Inspiration for the Rollercoaster of Social Change
By Nell Edgington
There is a blog I read that doesn’t fit with any of the others on my favorites list. A Smart Bear written by Jason Cohen, founder of Smart Bear Software, which (I’ll be honest) I know nothing about, is really refreshing and eye-opening. The blog is supposed to be about startup software marketing, but I read it because it’s really about the crazy, rollercoaster, confidence-busting, exhilarating world of entrepreneurship. And as a social entrepreneur myself and a supporter of social entrepreneurs, I find his posts thought-provoking, inspiring and encouraging in a way I wouldn’t imagine a tech blog would be.
Today’s post, Fighting Micro-Burn Out, by guest blogger Noah Kagan of AppSumo.com, a daily deals site for web entrepreneurs, was truly inspiring. Although Noah is writing about traditional entrepreneurs, his arguments about entrepreneurs can easily be extended to nonprofit and for-profit social entrepreneurs. He makes you realize that in working for social change it is natural to suffer moments of immovable depression. And instead of hiding that fact, the task is to push through it, whether by distraction, support, release or tiny bites.

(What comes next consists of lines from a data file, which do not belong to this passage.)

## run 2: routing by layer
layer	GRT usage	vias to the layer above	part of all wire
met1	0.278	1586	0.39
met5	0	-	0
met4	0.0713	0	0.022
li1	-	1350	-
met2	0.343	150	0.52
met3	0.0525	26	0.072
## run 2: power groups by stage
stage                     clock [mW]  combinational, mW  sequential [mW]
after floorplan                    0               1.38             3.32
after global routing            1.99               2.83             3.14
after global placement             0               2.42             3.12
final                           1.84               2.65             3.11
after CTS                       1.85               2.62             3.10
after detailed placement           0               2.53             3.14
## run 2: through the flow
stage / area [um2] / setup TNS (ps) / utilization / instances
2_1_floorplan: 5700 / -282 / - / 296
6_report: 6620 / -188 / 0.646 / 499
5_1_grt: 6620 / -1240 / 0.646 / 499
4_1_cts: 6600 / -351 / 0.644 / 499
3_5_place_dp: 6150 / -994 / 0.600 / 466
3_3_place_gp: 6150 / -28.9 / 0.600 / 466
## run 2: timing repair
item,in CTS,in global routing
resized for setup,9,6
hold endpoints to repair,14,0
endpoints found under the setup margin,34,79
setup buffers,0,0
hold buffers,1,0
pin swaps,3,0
**src/logic/gb_consts.svh**
```systemverilog
// bus widths, register addresses, fill bits, interrupt vectors
// and serial timing for the console glue
`ifndef GB_CONSTS_SVH
`define GB_CONSTS_SVH

`define GB_ADDR_W       16
`define GB_DATA_W       8

// single-word registers
`define ADDR_P1         16'hFF00
`define ADDR_SB         16'hFF01
`define ADDR_SC         16'hFF02
`define ADDR_IF         16'hFF0F
`define ADDR_SVBK       16'hFF70
`define ADDR_IE         16'hFFFF

// memory windows
`define ADDR_IRAM_LO    16'hC000 // internal ram incl. echo area
`define ADDR_IRAM_HI    16'hFE00 // first address past the echo
`define ADDR_ZP_LO      16'hFF80 // zero page up to fffe

// constant bits returned above the live register bits
`define IF_FILL         3'b111
`define IE_FILL         3'b000
`define SC_FILL         6'h3F
`define P1_FILL         2'b11
`define SVBK_FILL       5'h1F
`define UNMAPPED_DATA   8'hFF

// rst vectors put on the bus in an ack cycle
`define IRQ_VEC_VBLANK  8'h40
`define IRQ_VEC_LCD     8'h48
`define IRQ_VEC_TIMER   8'h50
`define IRQ_VEC_SERIAL  8'h58
`define IRQ_VEC_JOY     8'h60
`define IRQ_VEC_NONE    8'h55

`define SERIAL_DIV      512 // cpu clocks per bit, about 8 kHz
`define SERIAL_BITS     8

`endif

```
**src/logic/bus_pkg.sv**
```systemverilog
// address map types: bus word types and decoded region
`include "gb_consts.svh"

package bus_pkg;

	// cpu side bus words
	typedef logic [`GB_ADDR_W-1:0] addr_t;
	typedef logic [`GB_DATA_W-1:0] data_t;

	// --------------------------------------------------
	// decoded target of one cpu address
	// --------------------------------------------------
	typedef enum logic [3:0] {
		REG_NONE  = 4'd0, // unmapped, reads ff
		REG_P1    = 4'd1, // joypad select
		REG_SB    = 4'd2, // serial data, dummy
		REG_SC    = 4'd3, // serial control
		REG_IF    = 4'd4, // interrupt flags
		REG_IE    = 4'd5, // interrupt enable
		REG_SVBK  = 4'd6, // wram bank select
		REG_ZPRAM = 4'd7, // ff80..fffe
		REG_IRAM  = 4'd8  // c000..fdfff incl. echo
	} region_e;

endpackage

```
**src/logic/irq_pkg.sv**
```systemverilog
// interrupt types: source numbering and flag vector

package irq_pkg;

	// bit position in IE/IF, lowest number wins
	typedef enum logic [2:0] {
		VBLANK = 3'd0,
		LCD    = 3'd1, // lcd stat
		TIMER  = 3'd2,
		SERIAL = 3'd3,
		JOY    = 3'd4  // joypad line falling
	} irq_src_e;

	// one flag per source
	typedef logic [4:0] irq_vec_t;

endpackage

```
**src/logic/cpu_bus_if.sv**
```systemverilog
// one cpu access plus its decoded region, shared by all units
`timescale 1ns/10ps

interface cpu_bus_if;
	import bus_pkg::*;

	addr_t   addr;   // cpu address
	data_t   wdata;  // cpu write data
	logic    rd;     // read strobe, active high
	logic    wr;     // write strobe, active high
	region_e region; // decoded by io_bus_map

	// top side, drives the raw access
	modport host (
		output addr, wdata, rd, wr
	);

	// decoder, also watches the strobes
	modport map (
		input  addr, rd, wr,
		output region
	);

	// every resource on the bus
	modport unit (
		input addr, wdata, rd, wr, region
	);

endinterface

```
**src/logic/irq_ctrl.sv**
```systemverilog
// interrupt controller: IE/IF registers, priority vector,
// ack end flag clear and irq_n
`timescale 1ns/10ps
`include "gb_consts.svh"

module irq_ctrl (
	input  logic           clk_cpu,
	input  logic           reset,
	cpu_bus_if.unit        bus,
	input  logic           cpu_iorq_n,
	input  logic           cpu_m1_n,
	input  logic           vblank_irq,
	input  logic           lcd_irq,
	input  logic           timer_irq,
	input  logic           serial_irq,
	input  logic           joy_irq,
	output logic           irq_ack,
	output bus_pkg::data_t irq_vector,
	output bus_pkg::data_t rdata,
	output logic           irq_n
);
	import bus_pkg::*;
	import irq_pkg::*;

	irq_vec_t ie_r, if_r;
	irq_vec_t events, pending, winner, if_next;
	logic     old_ack;  // ack delayed one cycle
	logic     ack_end;
	logic     if_wr;

	assign irq_ack = !cpu_iorq_n && !cpu_m1_n; // int ack cycle
	assign ack_end = old_ack && !irq_ack;
	assign if_wr   = bus.wr && bus.region == REG_IF;

	always_comb begin
		events         = '0;
		events[VBLANK] = vblank_irq;
		events[LCD]    = lcd_irq;
		events[TIMER]  = timer_irq;
		events[SERIAL] = serial_irq;
		events[JOY]    = joy_irq;
	end

	assign pending = ie_r & if_r;
	assign winner  = pending & (~pending + 5'd1); // lowest set bit only
	assign irq_n   = ~|pending;

	// --------------------------------------------------
	// vector for the ack cycle
	// --------------------------------------------------
	always_comb begin
		if (pending[VBLANK])      irq_vector = `IRQ_VEC_VBLANK;
		else if (pending[LCD])    irq_vector = `IRQ_VEC_LCD;
		else if (pending[TIMER])  irq_vector = `IRQ_VEC_TIMER;
		else if (pending[SERIAL]) irq_vector = `IRQ_VEC_SERIAL;
		else if (pending[JOY])    irq_vector = `IRQ_VEC_JOY;
		else                      irq_vector = `IRQ_VEC_NONE;
	end

	// events set, ack end clears winner, cpu write overrides both
	always_comb begin
		if_next = if_r | events;
		if (ack_end)
			if_next = if_next & ~winner;
		if (if_wr)
			if_next = bus.wdata[4:0];
	end

	always_ff @(posedge clk_cpu) begin
		if (reset) begin
			ie_r    <= '0;
			if_r    <= '0;
			old_ack <= 1'b0;
		end else begin
			old_ack <= irq_ack;
			if_r    <= if_next;
			if (bus.wr && bus.region == REG_IE)
				ie_r <= bus.wdata[4:0];
		end
	end

	assign rdata = (bus.region == REG_IF) ? {`IF_FILL, if_r} : {`IE_FILL, ie_r};

	// an ack end drops one flag at most
	a_one_clear: assert property (@(posedge clk_cpu) disable iff (reset)
		(ack_end && !if_wr) |=> ($countones($past(if_r) & ~if_r) <= 1));

endmodule

```
**src/flat_wrapper.sv**
```systemverilog
// flat-port wrapper written by rule: the top's interface ports become plain ports
module irq_ctrl_flat import bus_pkg::*; import irq_pkg::*;
  (clk_cpu, reset, cpu_iorq_n, cpu_m1_n, vblank_irq, lcd_irq, timer_irq, serial_irq, joy_irq, irq_ack, irq_vector, rdata, irq_n, bus_addr, bus_wdata, bus_rd, bus_wr, bus_region);
  cpu_bus_if bus_i ();
  input  logic clk_cpu;
  input  logic reset;
  input  logic cpu_iorq_n;
  input  logic cpu_m1_n;
  input  logic vblank_irq;
  input  logic lcd_irq;
  input  logic timer_irq;
  input  logic serial_irq;
  input  logic joy_irq;
  output logic irq_ack;
  output bus_pkg::data_t irq_vector;
  output bus_pkg::data_t rdata;
  output logic irq_n;
  input wire logic [$bits(bus_i.addr)-1:0] bus_addr;
  input wire logic [$bits(bus_i.wdata)-1:0] bus_wdata;
  input wire logic [$bits(bus_i.rd)-1:0] bus_rd;
  input wire logic [$bits(bus_i.wr)-1:0] bus_wr;
  input wire logic [$bits(bus_i.region)-1:0] bus_region;
  assign bus_i.addr = bus_addr;
  assign bus_i.wdata = bus_wdata;
  assign bus_i.rd = bus_rd;
  assign bus_i.wr = bus_wr;
  assign bus_i.region = bus_region;
  irq_ctrl u_core (.clk_cpu(clk_cpu), .reset(reset), .bus(bus_i), .cpu_iorq_n(cpu_iorq_n), .cpu_m1_n(cpu_m1_n), .vblank_irq(vblank_irq), .lcd_irq(lcd_irq), .timer_irq(timer_irq), .serial_irq(serial_irq), .joy_irq(joy_irq), .irq_ack(irq_ack), .irq_vector(irq_vector), .rdata(rdata), .irq_n(irq_n));
endmodule
```
**config.mk**
```make
export PLATFORM = sky130hd
export DESIGN_NAME = irq_ctrl_flat
export DESIGN_NICKNAME = d
export VERILOG_FILES = /design/src/logic/bus_pkg.sv /design/src/logic/irq_pkg.sv /design/src/logic/cpu_bus_if.sv /design/src/logic/irq_ctrl.sv /design/src/flat_wrapper.sv
export VERILOG_INCLUDE_DIRS = /design/src /design/src/logic
export SDC_FILE = /design/constraint.sdc
export NUM_CORES = 1
export LEC_CHECK = 0
export ABC_CLOCK_PERIOD_IN_PS = 2200
export BUFFER_PORTS_ARGS = -buffer_cell sky130_fd_sc_hd__buf_2
export CAP_MARGIN = 20
export CORE_MARGIN = 8
export CORE_UTILIZATION = 34
export DETAILED_ROUTE_END_ITERATION = 12
export HOLD_SLACK_MARGIN = 0.08
export PLACE_DENSITY = 0.74
export SLEW_MARGIN = 20
export SYNTH_ARGS = -nofsm -noshare
export SYNTH_HDL_FRONTEND = slang
export SYNTH_SLANG_ARGS = --single-unit
```
**constraint.sdc**
```tcl
create_clock -name clk_cpu -period 2.2 [get_ports clk_cpu]
set_input_delay 0.66 -clock clk_cpu [delete_from_list [all_inputs] [get_ports clk_cpu]]
set_output_delay 0.66 -clock clk_cpu [all_outputs]
set_load 0.01 [all_outputs]
```
`config.mk`:
```
export PLATFORM = sky130hd
export DESIGN_NAME = joypad_flat
export DESIGN_NICKNAME = d
export VERILOG_FILES = /design/src/logic/bus_pkg.sv /design/src/logic/cpu_bus_if.sv /design/src/logic/joypad.sv /design/src/flat_wrapper.sv
export VERILOG_INCLUDE_DIRS = /design/src /design/src/logic
export SDC_FILE = /design/constraint.sdc
export NUM_CORES = 1
export LEC_CHECK = 0
export BUFFER_PORTS_ARGS = -buffer_cell sky130_fd_sc_hd__buf_2
export CORE_ASPECT_RATIO = 0.8
export CORE_UTILIZATION = 40
export CTS_CLUSTER_SIZE = 16
export DETAILED_ROUTE_END_ITERATION = 6
export MAX_ROUTING_LAYER = met4
export PLACE_DENSITY = 0.82
export SLEW_MARGIN = 20
export SYNTH_ARGS = -nofsm -noshare
export SYNTH_HDL_FRONTEND = slang
export SYNTH_SLANG_ARGS = --single-unit
export TNS_END_PERCENT = 100
```
`constraint.sdc`:
```
create_clock -name clk_cpu -period 1.6 [get_ports clk_cpu]
set_input_delay 0.32 -clock clk_cpu [delete_from_list [all_inputs] [get_ports clk_cpu]]
set_output_delay 0.32 -clock clk_cpu [all_outputs]
set_load 0.02 [all_outputs]
```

Noah describes the particular, immediate form of depression that all entrepreneurs regularly face:
I can barely push myself to work, I have zero interest in doing anything AppSumo related, my teammates are chatting in our group chat and I want to be doing anything but this…Why was I depressed? This depression has happened before…Unmotivated to do anything in your business. It may be called “burn-out” but burn-out is solved with time, relaxation, hiring and pacing yourself. This was different — an immediate, uncontrollable feeling. What surprised me was I shared this with a close friend of how occasionally I felt depressed and he was like, ME TOO. In fact the more entrepreneurs I talk to the more I’ve found that this is not just common but practically required.
And he gives some great steps to take when that depression hits.
But this “startup depression” is not just common to traditional for-profit entrepreneurs. Certainly social entrepreneurs who are creating a new solution to an intractable social problem face this startup depression all the time when they hit the normal roadblocks on the way to changing a broken system.
And I would argue that nonprofit leaders can also fall victim to this startup depression, even if they have been running a “startup” for years, or even decades. Nonprofits often exist in a prolonged state of “startup” because their work is hopelessly undercapitalized, and they are constantly having to scrape together resources to create new value (the definition of an entrepreneur). Their rollercoaster ride happens when they receive a check from a new funder (exhilaration) followed by news that a program site has to shut down because of an ending city contract (depression).
Social change is really hard work. It may even be harder than building a business, because added to the normal stresses of an entrepreneurial venture, you also are saving or changing lives, institutions, cities, systems, countries. You have a financial bottomline and your vision is at stake, but you also have people’s futures in your hands. So when you get depressed, sick of it, worn out and just done, take a break and read Noah’s advice for getting through it.